Input:
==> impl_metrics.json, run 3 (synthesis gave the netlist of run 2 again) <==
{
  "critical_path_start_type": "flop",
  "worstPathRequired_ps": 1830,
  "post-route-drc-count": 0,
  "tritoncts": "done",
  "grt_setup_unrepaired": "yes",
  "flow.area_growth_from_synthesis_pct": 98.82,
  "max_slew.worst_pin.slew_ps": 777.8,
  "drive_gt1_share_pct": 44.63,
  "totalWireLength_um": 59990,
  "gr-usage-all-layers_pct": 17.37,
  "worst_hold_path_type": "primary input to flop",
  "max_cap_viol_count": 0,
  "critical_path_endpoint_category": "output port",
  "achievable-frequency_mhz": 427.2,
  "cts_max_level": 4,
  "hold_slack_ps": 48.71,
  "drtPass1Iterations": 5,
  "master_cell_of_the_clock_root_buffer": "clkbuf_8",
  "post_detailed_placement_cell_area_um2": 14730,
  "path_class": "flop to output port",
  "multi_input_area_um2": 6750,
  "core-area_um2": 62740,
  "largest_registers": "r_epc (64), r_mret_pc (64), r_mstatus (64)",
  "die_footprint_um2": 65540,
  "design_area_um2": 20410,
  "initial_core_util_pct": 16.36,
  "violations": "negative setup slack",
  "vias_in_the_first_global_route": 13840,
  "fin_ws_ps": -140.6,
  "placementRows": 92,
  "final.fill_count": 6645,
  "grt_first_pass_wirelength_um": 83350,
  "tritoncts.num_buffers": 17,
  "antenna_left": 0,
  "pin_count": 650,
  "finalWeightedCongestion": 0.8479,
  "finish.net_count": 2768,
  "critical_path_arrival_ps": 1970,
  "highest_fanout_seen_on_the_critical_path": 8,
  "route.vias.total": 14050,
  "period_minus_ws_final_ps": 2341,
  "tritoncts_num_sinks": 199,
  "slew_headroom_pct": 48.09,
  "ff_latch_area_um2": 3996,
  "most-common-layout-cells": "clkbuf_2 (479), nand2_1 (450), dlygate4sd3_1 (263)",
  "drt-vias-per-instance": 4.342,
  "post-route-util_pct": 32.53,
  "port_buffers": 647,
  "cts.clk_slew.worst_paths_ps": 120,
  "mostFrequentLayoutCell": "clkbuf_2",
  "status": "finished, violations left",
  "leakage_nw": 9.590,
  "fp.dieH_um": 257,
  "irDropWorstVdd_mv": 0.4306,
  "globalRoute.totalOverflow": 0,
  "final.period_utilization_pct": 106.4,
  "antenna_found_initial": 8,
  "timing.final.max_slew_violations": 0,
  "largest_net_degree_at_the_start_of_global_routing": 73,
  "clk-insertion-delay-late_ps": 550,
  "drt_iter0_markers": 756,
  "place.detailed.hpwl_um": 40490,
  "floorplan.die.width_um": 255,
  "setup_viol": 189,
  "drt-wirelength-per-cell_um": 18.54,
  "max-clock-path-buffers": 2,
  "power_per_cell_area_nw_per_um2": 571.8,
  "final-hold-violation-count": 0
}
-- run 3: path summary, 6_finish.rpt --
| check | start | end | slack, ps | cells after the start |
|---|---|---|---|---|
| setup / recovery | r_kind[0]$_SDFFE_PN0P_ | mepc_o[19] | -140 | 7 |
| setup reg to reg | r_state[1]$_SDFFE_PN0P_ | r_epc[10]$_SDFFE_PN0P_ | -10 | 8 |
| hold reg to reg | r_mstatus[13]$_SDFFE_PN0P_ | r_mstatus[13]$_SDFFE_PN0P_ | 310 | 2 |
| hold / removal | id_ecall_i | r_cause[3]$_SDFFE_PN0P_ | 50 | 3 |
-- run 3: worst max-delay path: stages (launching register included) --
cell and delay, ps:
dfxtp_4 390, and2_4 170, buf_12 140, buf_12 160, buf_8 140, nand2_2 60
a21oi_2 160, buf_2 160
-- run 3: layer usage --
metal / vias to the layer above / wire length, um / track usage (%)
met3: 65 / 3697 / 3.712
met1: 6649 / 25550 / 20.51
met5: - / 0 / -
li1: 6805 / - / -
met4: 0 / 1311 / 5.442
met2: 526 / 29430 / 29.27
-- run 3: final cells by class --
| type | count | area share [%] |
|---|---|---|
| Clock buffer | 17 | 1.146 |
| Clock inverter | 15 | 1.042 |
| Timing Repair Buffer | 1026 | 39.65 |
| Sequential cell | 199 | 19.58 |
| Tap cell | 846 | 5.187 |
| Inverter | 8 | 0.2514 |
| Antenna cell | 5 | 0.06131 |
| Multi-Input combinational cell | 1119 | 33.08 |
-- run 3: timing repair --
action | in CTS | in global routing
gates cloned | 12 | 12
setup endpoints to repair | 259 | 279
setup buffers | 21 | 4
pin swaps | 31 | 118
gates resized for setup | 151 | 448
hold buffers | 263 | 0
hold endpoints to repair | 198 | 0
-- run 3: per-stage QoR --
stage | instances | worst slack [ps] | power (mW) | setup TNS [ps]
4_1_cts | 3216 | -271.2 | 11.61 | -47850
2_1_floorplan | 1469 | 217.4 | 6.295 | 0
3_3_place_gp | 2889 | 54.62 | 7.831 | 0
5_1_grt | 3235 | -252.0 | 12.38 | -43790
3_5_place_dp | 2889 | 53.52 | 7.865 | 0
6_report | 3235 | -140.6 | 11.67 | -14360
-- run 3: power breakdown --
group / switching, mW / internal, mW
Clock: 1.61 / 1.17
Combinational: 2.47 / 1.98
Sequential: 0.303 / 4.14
**config.mk**
```make
export PLATFORM = sky130hd
export DESIGN_NAME = core_seq_ctrl
export DESIGN_NICKNAME = d
export VERILOG_FILES = /design/src/rtl/core_seq_ctrl.sv
export SDC_FILE = /design/constraint.sdc
export NUM_CORES = 1
export LEC_CHECK = 0
export BUFFER_PORTS_ARGS = -buffer_cell sky130_fd_sc_hd__buf_2
export CORE_ASPECT_RATIO = 2
export CORE_MARGIN = 1
export CORE_UTILIZATION = 28
export CTS_CLUSTER_DIAMETER = 80
export DETAILED_ROUTE_END_ITERATION = 8
export MAX_ROUTING_LAYER = met4
export PLACE_DENSITY = 0.57
export SETUP_SLACK_MARGIN = 0.02
export SLEW_MARGIN = 10
export SYNTH_ARGS = -nofsm -noshare
export SYNTH_HDL_FRONTEND = slang
export SYNTH_SLANG_ARGS = --single-unit
```
**constraint.sdc**
```tcl
create_clock -name clk -period 3.5 [get_ports clk]
set_clock_uncertainty 0.15 [all_clocks]
set_input_delay 0.35 -clock clk [delete_from_list [all_inputs] [get_ports clk]]
set_output_delay 0.35 -clock clk [all_outputs]
set_load 0.02 [all_outputs]
```
==> src/rtl/shadow_stack_mem.sv <==
// Circular LIFO of return addresses. A push onto a full stack overwrites the
// oldest entry and reports it on wrap_o; replace rewrites the current top.
module shadow_stack_mem #(
  parameter int unsigned DEPTH = 16,
  parameter int unsigned VLEN  = 32
) (
  input  logic                       clk_i,
  input  logic                       rst_ni,
  input  logic                       clear_i,
  input  logic                       push_i,
  input  logic                       pop_i,
  input  logic                       replace_i,
  input  logic [VLEN-1:0]            data_i,
  output logic [VLEN-1:0]            top_o,
  output logic [$clog2(DEPTH):0]     count_o,
  output logic                       wrap_o
);

  localparam int unsigned PW = $clog2(DEPTH);
  localparam int unsigned CW = PW + 1;

  logic [VLEN-1:0] mem_q [DEPTH];
  logic [PW-1:0]   ptr_q, ptr_d, top_idx;
  logic [CW-1:0]   cnt_q, cnt_d;
  logic            full;

  // ptr_q is the next free slot; the top lives one below it, modulo DEPTH.
  assign top_idx = ptr_q - PW'(1);
  assign full    = (cnt_q == CW'(DEPTH));
  assign wrap_o  = push_i & full;
  assign top_o   = mem_q[top_idx];
  assign count_o = cnt_q;

  always_comb begin
    ptr_d = ptr_q;
    cnt_d = cnt_q;
    if (push_i) begin
      ptr_d = ptr_q + PW'(1);
      if (!full) cnt_d = cnt_q + CW'(1);
    end else if (pop_i) begin
      ptr_d = top_idx;
      cnt_d = cnt_q - CW'(1);
    end
  end

  always_ff @(posedge clk_i) begin
    if (!rst_ni || clear_i) begin
      ptr_q <= '0;
      cnt_q <= '0;
    end else begin
      ptr_q <= ptr_d;
      cnt_q <= cnt_d;
    end
  end

  always_ff @(posedge clk_i) begin
    if (push_i) begin
      mem_q[ptr_q] <= data_i;
    end else if (replace_i) begin
      mem_q[top_idx] <= data_i;
    end
  end

endmodule
## config.mk

```make
export PLATFORM = sky130hd
export DESIGN_NAME = mccpu_hs
export DESIGN_NICKNAME = d
export VERILOG_FILES = /design/src/rtl/mccpu_hs.sv
export SDC_FILE = /design/constraint.sdc
export NUM_CORES = 2
export LEC_CHECK = 0
export BUFFER_PORTS_ARGS = -buffer_cell sky130_fd_sc_hd__buf_4
export CAP_MARGIN = 30
export CORE_MARGIN = 1.5
export CORE_UTILIZATION = 50
export DETAILED_ROUTE_END_ITERATION = 7
export PLACE_DENSITY = 0.65
export SLEW_MARGIN = 15
export SYNTH_ARGS = -nofsm -noshare
export SYNTH_HDL_FRONTEND = slang
export SYNTH_SLANG_ARGS = --single-unit
```

## constraint.sdc

```tcl
create_clock -name clk -period 5.2 [get_ports clk]
set_input_delay 1.04 -clock clk [delete_from_list [all_inputs] [get_ports clk]]
set_output_delay 1.04 -clock clk [all_outputs]
set_load 0.02 [all_outputs]
```
`src/rtl/display_scan_controller.sv`:
```
// display_scan_controller
// Time-multiplexed scan driver for a four-digit seven-segment display.
// Steps a 2-bit Gray-coded mux select through digits 0..3, drives the
// matching active-low digit enable after a blanking gap at the start of
// each slot, and emits slot/frame strobes. Every output is registered.
module display_scan_controller #(
  parameter int CLK_DIV      = 50000,
  parameter int BLANK_CYCLES = 500
) (
  input  logic       clk,
  input  logic       rst_n,
  input  logic       enable,
  input  logic [3:0] blank_mask,
  output logic [1:0] select,
  output logic [3:0] digit_n,
  output logic       slot_tick,
  output logic       frame_tick
);

  localparam int CW = $clog2(CLK_DIV);
  localparam logic [CW-1:0] CNT_LAST = CW'(CLK_DIV - 1);

  typedef enum logic {
    IDLE = 1'b0,
    SCAN = 1'b1
  } run_state_t;

  // Complete scan position; held in one struct so the whole FSM state
  // can be probed by name from a checker or waveform viewer.
  typedef struct packed {
    run_state_t       run;
    logic [CW-1:0]    cnt;
    logic [1:0]       k;
  } scan_state_t;

  scan_state_t cur_state;
  scan_state_t nxt_state;

  logic       nxt_show;
  logic [1:0] nxt_select;
  logic [3:0] nxt_digit_n;

  // Next scan position: any low enable forces IDLE at slot 0 / cycle 0,
  // so a restart never resumes a partial slot.
  always_comb begin
    nxt_state = cur_state;
    if (!enable) begin
      nxt_state.run = IDLE;
      nxt_state.cnt = '0;
      nxt_state.k   = 2'd0;
    end else if (cur_state.run == IDLE) begin
      nxt_state.run = SCAN;
      nxt_state.cnt = '0;
      nxt_state.k   = 2'd0;
    end else if (cur_state.cnt == CNT_LAST) begin
      nxt_state.cnt = '0;
      nxt_state.k   = cur_state.k + 2'd1;
    end else begin
      nxt_state.cnt = cur_state.cnt + 1'b1;
    end
  end

  // Output values for the upcoming cycle, derived from the next position
  // so the registered outputs line up with the state they describe.
  always_comb begin
    nxt_select  = {nxt_state.k[1], nxt_state.k[1] ^ nxt_state.k[0]};
    nxt_show    = (int'(nxt_state.cnt) >= BLANK_CYCLES) && !blank_mask[nxt_state.k];
    nxt_digit_n = 4'b1111;
    if (nxt_show) begin
      nxt_digit_n = ~(4'b0001 << nxt_state.k);
    end
  end

  // Scan FSM with registered outputs; reset drives IDLE values at once.
  always_ff @(posedge clk or negedge rst_n) begin
    if (!rst_n) begin
      cur_state.run <= IDLE;
      cur_state.cnt <= '0;
      cur_state.k   <= 2'd0;
      select        <= 2'b00;
      digit_n       <= 4'b1111;
      slot_tick     <= 1'b0;
      frame_tick    <= 1'b0;
    end else begin
      cur_state <= nxt_state;
      if (nxt_state.run == SCAN) begin
        select     <= nxt_select;
        digit_n    <= nxt_digit_n;
        slot_tick  <= (nxt_state.cnt == '0);
        frame_tick <= (nxt_state.cnt == '0) && (nxt_state.k == 2'd0);
      end else begin
        select     <= 2'b00;
        digit_n    <= 4'b1111;
        slot_tick  <= 1'b0;
        frame_tick <= 1'b0;
      end
    end
  end

endmodule

```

Task details: Copy, exactly and only, the lines above that begin with the one containing "hold endpoints to repair | 198 | 0" and finish with the one containing "Combinational: 2.47 / 1.98".

Answer to the exercise:
hold endpoints to repair | 198 | 0
-- run 3: per-stage QoR --
stage | instances | worst slack [ps] | power (mW) | setup TNS [ps]
4_1_cts | 3216 | -271.2 | 11.61 | -47850
2_1_floorplan | 1469 | 217.4 | 6.295 | 0
3_3_place_gp | 2889 | 54.62 | 7.831 | 0
5_1_grt | 3235 | -252.0 | 12.38 | -43790
3_5_place_dp | 2889 | 53.52 | 7.865 | 0
6_report | 3235 | -140.6 | 11.67 | -14360
-- run 3: power breakdown --
group / switching, mW / internal, mW
Clock: 1.61 / 1.17
Combinational: 2.47 / 1.98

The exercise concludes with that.